Asthma (Children’s Allergies)
Allergy and Asthma symptoms can range from annoying to life threatening
An allergy is sensitivity to a substance that is normally harmless. Flowers, trees, a family pet, or dust are examples of things that can cause an allergy. Even foods like peanut butter, fish, and milk can cause an allergic reaction in sensitive people. A substance that triggers an allergy is called an allergen.
People can have different reactions to allergens, even when they are allergic to the same things. For example, and allergen that cause eye inflammation in one person may cause headache in another. Some common reactions a person might experience after contact with an allergic include:
- Eye inflammation
- Hay fever
- Upset stomach
- Eczema (a skin reaction)
- Ringing in the ears
- Ear infections
In rare cases, allergens can cause a severe reaction called anaphylaxis that can result in shock and can even be life threatening. Allergens most likely to cause this dangerous response include some foods (such as peanuts and shellfish) drugs, insect stings, and latex. The reaction may begin almost immediately after contact with the substance.
Warning signs of anaphylaxis include:
- Wheezing or shortness of breath
- Severe hives
- Swelling of the eyes, lips, or inside the throat, which cause difficulty breathing
If you child shows signs of anaphylaxis, call for medical immediately.
If your child is allergic to a certain food or to a pet, total avoidance is the best strategy. Unfortunately, many allergens are not easy to eliminate. Dust mites, cockroaches, and mould are some common indoor allergens, and even if you keep your house immaculately clean, tiny particles of these substances are likely to remain. They can get into furniture, bedding, and soft toys.
Here are some tips that can help you keep your house allergy-safe for your children- limit your number of carpets in your home. It is easier to remove allergens from smooth, hard floors such as tile or wood.
- Use an air purifier with a filter to minimize the allergens floating in the air
- If pet skin flakes is the cause of your child’s allergies, keep the pet out of the child’s bedroom.
- Wash bed linens and stuffed animals in hot water to kill dust mites.
- Remove all cloth curtains from your child’s bedroom and replace with blinds.
Allergies, even food allergic, may lead to asthma, which has become one of the fastest growing health problems.
Asthma It is important to understand that asthma is a long-term disease of the respiratory system that involves inflammation in the tubes that carry air to the lungs. When allergen s get into the tubes of a child with asthma, the airways overact. The overreaction causes the airways narrow, leading to difficulty breathing. Symptoms of asthma attack may include:
- Rapid and shallow breathing
- Chest tightness
Asthma attacks may occur at different times and may result from a variety of factors. Your child may have symptoms only during exercise, especially if the air is cold and dry, symptoms that become worse at night or symptoms that occur when the child has cold or other type of respiratory illness.
Your doctor will recommend a treatment based on your child’s age and how persistent the symptoms are. In general, three types of medical treatments are available for asthma:
- Bronchodilators are often called “reliever medicines” because they relieve acute symptoms and prevent flare-ups.
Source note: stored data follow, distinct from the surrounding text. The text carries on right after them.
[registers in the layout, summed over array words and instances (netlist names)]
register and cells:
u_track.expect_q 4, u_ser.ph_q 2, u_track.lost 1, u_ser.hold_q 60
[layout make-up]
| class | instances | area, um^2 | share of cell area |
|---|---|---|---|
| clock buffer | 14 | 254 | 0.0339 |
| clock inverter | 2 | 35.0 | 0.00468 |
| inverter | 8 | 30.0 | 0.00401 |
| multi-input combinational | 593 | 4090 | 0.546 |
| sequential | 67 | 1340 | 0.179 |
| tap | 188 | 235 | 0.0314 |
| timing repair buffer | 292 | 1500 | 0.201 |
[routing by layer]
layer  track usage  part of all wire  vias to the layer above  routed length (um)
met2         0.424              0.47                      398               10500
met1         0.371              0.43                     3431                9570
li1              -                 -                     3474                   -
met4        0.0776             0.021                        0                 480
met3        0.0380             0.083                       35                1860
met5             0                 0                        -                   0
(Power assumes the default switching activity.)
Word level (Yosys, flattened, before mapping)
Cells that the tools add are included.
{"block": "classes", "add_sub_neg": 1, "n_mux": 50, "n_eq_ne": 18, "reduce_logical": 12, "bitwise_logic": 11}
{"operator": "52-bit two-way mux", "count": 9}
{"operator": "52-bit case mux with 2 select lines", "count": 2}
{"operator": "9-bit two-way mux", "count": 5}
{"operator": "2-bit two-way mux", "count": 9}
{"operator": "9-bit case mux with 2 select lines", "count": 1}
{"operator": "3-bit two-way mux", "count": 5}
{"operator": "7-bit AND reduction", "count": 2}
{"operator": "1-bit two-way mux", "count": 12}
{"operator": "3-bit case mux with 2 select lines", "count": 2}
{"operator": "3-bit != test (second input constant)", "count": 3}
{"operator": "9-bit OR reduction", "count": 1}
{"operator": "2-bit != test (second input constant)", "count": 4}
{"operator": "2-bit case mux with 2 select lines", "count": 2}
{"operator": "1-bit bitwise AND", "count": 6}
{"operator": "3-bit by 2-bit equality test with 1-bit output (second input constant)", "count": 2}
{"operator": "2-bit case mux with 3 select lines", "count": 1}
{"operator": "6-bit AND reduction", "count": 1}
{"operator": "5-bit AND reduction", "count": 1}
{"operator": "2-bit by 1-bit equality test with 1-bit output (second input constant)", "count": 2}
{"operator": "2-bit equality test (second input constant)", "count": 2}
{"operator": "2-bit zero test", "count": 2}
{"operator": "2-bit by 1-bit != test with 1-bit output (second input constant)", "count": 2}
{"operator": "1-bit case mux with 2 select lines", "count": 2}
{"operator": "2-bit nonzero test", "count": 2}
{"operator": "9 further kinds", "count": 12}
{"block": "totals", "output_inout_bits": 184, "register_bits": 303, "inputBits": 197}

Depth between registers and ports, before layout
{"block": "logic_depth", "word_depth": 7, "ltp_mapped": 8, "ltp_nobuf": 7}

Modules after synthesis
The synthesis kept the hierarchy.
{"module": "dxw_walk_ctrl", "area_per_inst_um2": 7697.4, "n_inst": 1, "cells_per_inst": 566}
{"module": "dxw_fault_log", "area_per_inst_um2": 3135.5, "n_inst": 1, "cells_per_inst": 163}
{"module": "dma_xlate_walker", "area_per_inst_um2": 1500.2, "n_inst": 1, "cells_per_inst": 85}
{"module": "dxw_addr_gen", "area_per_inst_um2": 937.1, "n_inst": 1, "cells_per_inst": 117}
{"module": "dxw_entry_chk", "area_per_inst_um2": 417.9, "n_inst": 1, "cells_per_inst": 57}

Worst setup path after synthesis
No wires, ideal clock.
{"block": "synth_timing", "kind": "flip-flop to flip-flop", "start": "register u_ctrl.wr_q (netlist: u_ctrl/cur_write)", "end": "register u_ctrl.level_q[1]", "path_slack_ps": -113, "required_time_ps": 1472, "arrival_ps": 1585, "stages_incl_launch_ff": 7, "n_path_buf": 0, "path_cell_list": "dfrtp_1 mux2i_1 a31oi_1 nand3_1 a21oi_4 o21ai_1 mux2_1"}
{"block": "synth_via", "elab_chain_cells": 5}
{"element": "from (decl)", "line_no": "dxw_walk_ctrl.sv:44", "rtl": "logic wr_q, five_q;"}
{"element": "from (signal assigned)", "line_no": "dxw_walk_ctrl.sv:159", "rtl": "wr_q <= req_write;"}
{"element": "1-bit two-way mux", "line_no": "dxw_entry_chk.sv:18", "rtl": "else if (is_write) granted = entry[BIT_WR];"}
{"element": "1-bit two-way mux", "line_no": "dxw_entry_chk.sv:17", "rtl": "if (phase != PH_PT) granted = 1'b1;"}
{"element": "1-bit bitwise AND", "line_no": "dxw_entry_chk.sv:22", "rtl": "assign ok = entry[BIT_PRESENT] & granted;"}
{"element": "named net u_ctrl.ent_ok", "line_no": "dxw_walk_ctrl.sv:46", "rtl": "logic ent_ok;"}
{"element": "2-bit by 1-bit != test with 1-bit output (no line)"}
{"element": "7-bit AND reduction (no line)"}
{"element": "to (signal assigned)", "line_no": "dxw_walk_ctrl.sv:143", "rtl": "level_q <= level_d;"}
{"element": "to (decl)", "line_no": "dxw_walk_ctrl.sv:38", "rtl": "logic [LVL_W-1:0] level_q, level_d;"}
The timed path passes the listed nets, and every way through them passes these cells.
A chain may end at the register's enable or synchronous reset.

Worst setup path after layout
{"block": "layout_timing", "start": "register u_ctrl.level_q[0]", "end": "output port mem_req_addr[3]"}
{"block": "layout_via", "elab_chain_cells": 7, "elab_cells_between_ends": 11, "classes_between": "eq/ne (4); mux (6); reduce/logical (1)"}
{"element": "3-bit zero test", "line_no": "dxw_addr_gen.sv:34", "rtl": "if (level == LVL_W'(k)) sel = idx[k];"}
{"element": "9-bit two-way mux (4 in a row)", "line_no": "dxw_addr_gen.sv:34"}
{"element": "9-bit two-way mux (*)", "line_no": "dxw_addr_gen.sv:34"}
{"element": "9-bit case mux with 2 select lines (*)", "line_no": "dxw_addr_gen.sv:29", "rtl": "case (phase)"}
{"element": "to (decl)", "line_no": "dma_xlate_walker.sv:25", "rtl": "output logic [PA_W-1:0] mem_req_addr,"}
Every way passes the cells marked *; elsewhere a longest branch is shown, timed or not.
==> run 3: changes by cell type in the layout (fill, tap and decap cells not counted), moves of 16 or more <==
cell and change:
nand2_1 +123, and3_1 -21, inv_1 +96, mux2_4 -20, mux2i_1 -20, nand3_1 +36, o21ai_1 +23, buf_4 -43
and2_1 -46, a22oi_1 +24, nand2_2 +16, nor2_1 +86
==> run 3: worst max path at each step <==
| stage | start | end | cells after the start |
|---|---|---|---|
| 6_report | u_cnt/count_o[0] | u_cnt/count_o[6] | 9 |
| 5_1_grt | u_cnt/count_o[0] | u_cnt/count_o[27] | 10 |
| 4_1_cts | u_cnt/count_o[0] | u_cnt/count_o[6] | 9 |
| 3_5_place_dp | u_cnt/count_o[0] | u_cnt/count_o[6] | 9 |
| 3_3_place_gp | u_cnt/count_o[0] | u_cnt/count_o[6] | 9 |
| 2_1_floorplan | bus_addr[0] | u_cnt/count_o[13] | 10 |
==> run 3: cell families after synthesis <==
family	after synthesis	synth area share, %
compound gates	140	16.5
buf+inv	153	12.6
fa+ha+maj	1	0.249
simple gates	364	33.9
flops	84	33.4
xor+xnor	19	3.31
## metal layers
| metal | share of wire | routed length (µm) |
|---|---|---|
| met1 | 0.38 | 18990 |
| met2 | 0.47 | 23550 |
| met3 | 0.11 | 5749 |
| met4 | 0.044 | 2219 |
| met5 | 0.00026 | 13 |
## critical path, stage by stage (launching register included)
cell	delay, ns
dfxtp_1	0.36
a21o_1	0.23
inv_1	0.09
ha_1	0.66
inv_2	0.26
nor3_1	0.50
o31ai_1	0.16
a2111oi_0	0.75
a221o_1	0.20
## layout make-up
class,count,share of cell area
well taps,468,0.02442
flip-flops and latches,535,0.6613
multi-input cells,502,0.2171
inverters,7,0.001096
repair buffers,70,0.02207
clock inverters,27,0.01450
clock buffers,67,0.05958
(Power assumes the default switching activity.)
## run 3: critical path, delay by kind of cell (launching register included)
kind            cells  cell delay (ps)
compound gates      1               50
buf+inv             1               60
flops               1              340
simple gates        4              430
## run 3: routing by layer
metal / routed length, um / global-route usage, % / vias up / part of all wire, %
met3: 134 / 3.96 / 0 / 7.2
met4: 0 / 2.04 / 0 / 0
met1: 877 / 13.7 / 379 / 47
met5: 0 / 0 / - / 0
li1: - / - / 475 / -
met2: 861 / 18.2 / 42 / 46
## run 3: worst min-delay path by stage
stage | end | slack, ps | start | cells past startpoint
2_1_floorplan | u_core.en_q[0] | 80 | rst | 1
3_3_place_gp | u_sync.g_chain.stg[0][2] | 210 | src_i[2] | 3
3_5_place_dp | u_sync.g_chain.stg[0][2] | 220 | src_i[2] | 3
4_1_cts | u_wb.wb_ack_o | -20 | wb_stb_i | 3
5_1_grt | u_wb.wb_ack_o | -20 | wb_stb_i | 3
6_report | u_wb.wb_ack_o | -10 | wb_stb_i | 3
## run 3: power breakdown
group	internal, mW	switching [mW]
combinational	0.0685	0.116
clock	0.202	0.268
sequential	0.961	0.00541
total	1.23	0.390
$ cat src/rtl/rx_page_ring.sv
module rx_page_ring #(
  parameter int PAGE_W = 8
) (
  input  logic              clk,
  input  logic              rst_n,
  input  logic [PAGE_W-1:0] page_start,
  input  logic [PAGE_W-1:0] page_stop,
  input  logic [PAGE_W-1:0] bnd_page,
  input  logic              monitor_en,
  input  logic              rx_sof,
  input  logic              rx_valid,
  input  logic [7:0]        rx_data,
  input  logic              rx_eof,
  input  logic              rx_crc_err,
  input  logic              rx_align_err,
  input  logic              rx_fifo_err,
  input  logic              rx_group,
  input  logic              rx_defer,
  output logic              mem_we,
  output logic [PAGE_W+7:0] mem_addr,
  output logic [7:0]        mem_wdata,
  output logic [PAGE_W-1:0] cur_page,
  output logic [7:0]        last_status,
  output logic              ev_rx_ok,
  output logic              ev_overwrite,
  output logic              ev_missed
);
  localparam int ADDR_W = PAGE_W + 8;
  localparam int CNT_W  = 16;

  typedef enum logic [1:0] {S_IDLE, S_DATA, S_HDR} state_t;

  state_t            st;
  logic [PAGE_W-1:0] start_pg, wr_pg, next_pg;
  logic [7:0]        wr_off;
  logic [CNT_W-1:0]  byte_cnt, cnt_r;
  logic [1:0]        hdr_idx;
  logic              drop_mon, drop_ovf;

  function automatic logic [PAGE_W-1:0] step_page(input logic [PAGE_W-1:0] p,
                                                   input logic [PAGE_W-1:0] lo,
                                                   input logic [PAGE_W-1:0] hi);
    logic [PAGE_W-1:0] q;
    q = p + 1'b1;
    return (q == hi) ? lo : q;
  endfunction

  wire [PAGE_W-1:0] pg_after = step_page(wr_pg, page_start, page_stop);
  wire              missed   = drop_mon | drop_ovf;
  wire              has_err  = rx_crc_err | rx_align_err | rx_fifo_err;
  wire [7:0]        fr_status = {rx_defer, drop_mon, rx_group, missed, rx_fifo_err,
                                 rx_align_err, rx_crc_err | rx_align_err, ~(has_err | missed)};

  always_ff @(posedge clk) begin
    if (!rst_n) begin
      st           <= S_IDLE;
      cur_page     <= page_start;
      start_pg     <= '0;
      wr_pg        <= '0;
      next_pg      <= '0;
      wr_off       <= '0;
      byte_cnt     <= '0;
      cnt_r        <= '0;
      hdr_idx      <= '0;
      drop_mon     <= 1'b0;
      drop_ovf     <= 1'b0;
      mem_we       <= 1'b0;
      mem_addr     <= '0;
      mem_wdata    <= '0;
      last_status  <= '0;
      ev_rx_ok     <= 1'b0;
      ev_overwrite <= 1'b0;
      ev_missed    <= 1'b0;
    end else begin
      mem_we       <= 1'b0;
      ev_rx_ok     <= 1'b0;
      ev_overwrite <= 1'b0;
      ev_missed    <= 1'b0;
      case (st)
        S_IDLE: begin
          if (rx_sof) begin
            st       <= S_DATA;
            start_pg <= cur_page;
            wr_pg    <= cur_page;
            wr_off   <= 8'd4;
            byte_cnt <= '0;
            drop_mon <= monitor_en;
            drop_ovf <= !monitor_en && (cur_page == bnd_page);
          end
        end
        S_DATA: begin
          if (rx_eof) begin
            last_status <= fr_status;
            if (missed) begin
              ev_missed    <= 1'b1;
              ev_overwrite <= drop_ovf;
              st           <= S_IDLE;
            end else begin
              st      <= S_HDR;
              hdr_idx <= 2'd0;
              next_pg <= (wr_off == 8'd0) ? wr_pg : pg_after;
              cnt_r   <= byte_cnt + CNT_W'(4);
            end
          end else if (rx_valid) begin
            byte_cnt <= byte_cnt + 1'b1;
            if (!missed) begin
              if (wr_pg == bnd_page) begin
                drop_ovf <= 1'b1;
              end else begin
                mem_we    <= 1'b1;
                mem_addr  <= {wr_pg, wr_off};
                mem_wdata <= rx_data;
                wr_off    <= wr_off + 1'b1;
                if (wr_off == 8'hFF) wr_pg <= pg_after;
              end
            end
          end
        end
        S_HDR: begin
          mem_we   <= 1'b1;
          mem_addr <= {start_pg, 6'd0, hdr_idx};
          case (hdr_idx)
            2'd0:    mem_wdata <= last_status;
            2'd1:    mem_wdata <= 8'(next_pg);
            2'd2:    mem_wdata <= cnt_r[7:0];
            default: mem_wdata <= cnt_r[15:8];
          endcase
          hdr_idx <= hdr_idx + 1'b1;
          if (hdr_idx == 2'd3) begin
            st       <= S_IDLE;
            cur_page <= next_pg;
            ev_rx_ok <= last_status[0];
          end
        end
        default: st <= S_IDLE;
      endcase
    end
  end

  assert_in_ring_R3: assert property (@(posedge clk) disable iff (!rst_n)
    mem_we |-> (mem_addr[ADDR_W-1:8] >= page_start && mem_addr[ADDR_W-1:8] < page_stop));

  assert_skip_boundary_R8: assert property (@(posedge clk) disable iff (!rst_n)
    mem_we |-> mem_addr[ADDR_W-1:8] != bnd_page);

  assert_overwrite_missed_R8: assert property (@(posedge clk) disable iff (!rst_n)
    ev_overwrite |-> (ev_missed && last_status[4]));

  assert_missed_no_write_R9: assert property (@(posedge clk) disable iff (!rst_n)
    ev_missed |-> !mem_we && !ev_rx_ok);

  assert_ok_clean_R10: assert property (@(posedge clk) disable iff (!rst_n)
    ev_rx_ok |-> (last_status[3:0] == 4'b0001) && !last_status[4]);

  assert_align_crc_R7: assert property (@(posedge clk) disable iff (!rst_n)
    last_status[2] |-> last_status[1]);

  assert_page_moves_R5: assert property (@(posedge clk) disable iff (!rst_n)
    (cur_page != $past(cur_page)) |-> ev_rx_ok || !last_status[4]);
endmodule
They open up narrow airways and provide temporary relief of asthma symptoms.
- Immunotherapy or allergy desensitization shots involve giving children small doses of allergens in a series of injections.
- Corticosteroids and other medications that reduce airway inflammation over days, weeks, or months are called “preventer medicines” because they are taken on a regular schedule even when there are no symptoms to prevent asthma attacks.
Parents should work with their doctors to develop a treatment plan specially tailored to each child’s needs. Every plan should include the following components:
- Avoiding triggers: This will help decrease the likelihood of an episode and will help control inflammation in the airways.
- Monitoring peak flow: Check your child’s lung function by using a small device called peak flow meter. Keep a diary or daily symptoms, peak flow rates
- An asthma action plan: This is a written plan with directions for dealing with your child’s asthma attacks at home and school. Being aware of symptoms and knowing how to make quick decisions about treatment helps parents gain better control over a child’s asthma.
- Proper use of medications: All the child’s caregivers need to understand when and how much medicine to give to the child. Treatment usually includes several types of medication, and many asthma medicines are inhaled through a device that gives lungs a puff of medication in a measured dose.
- Medical check-ups: The child should be examined by a doctor on a regular basis to review how well the treatment plan is working and to test the child’s lung function. This also will ensure that your child gets proper treatment for related health problems, such as infections.
Taking precautions can help prevent an asthma attack, or if one has already started, keep it from getting worse. During an attack, stay calm and soothe your child. This may help your child relax and help him breathe more easily.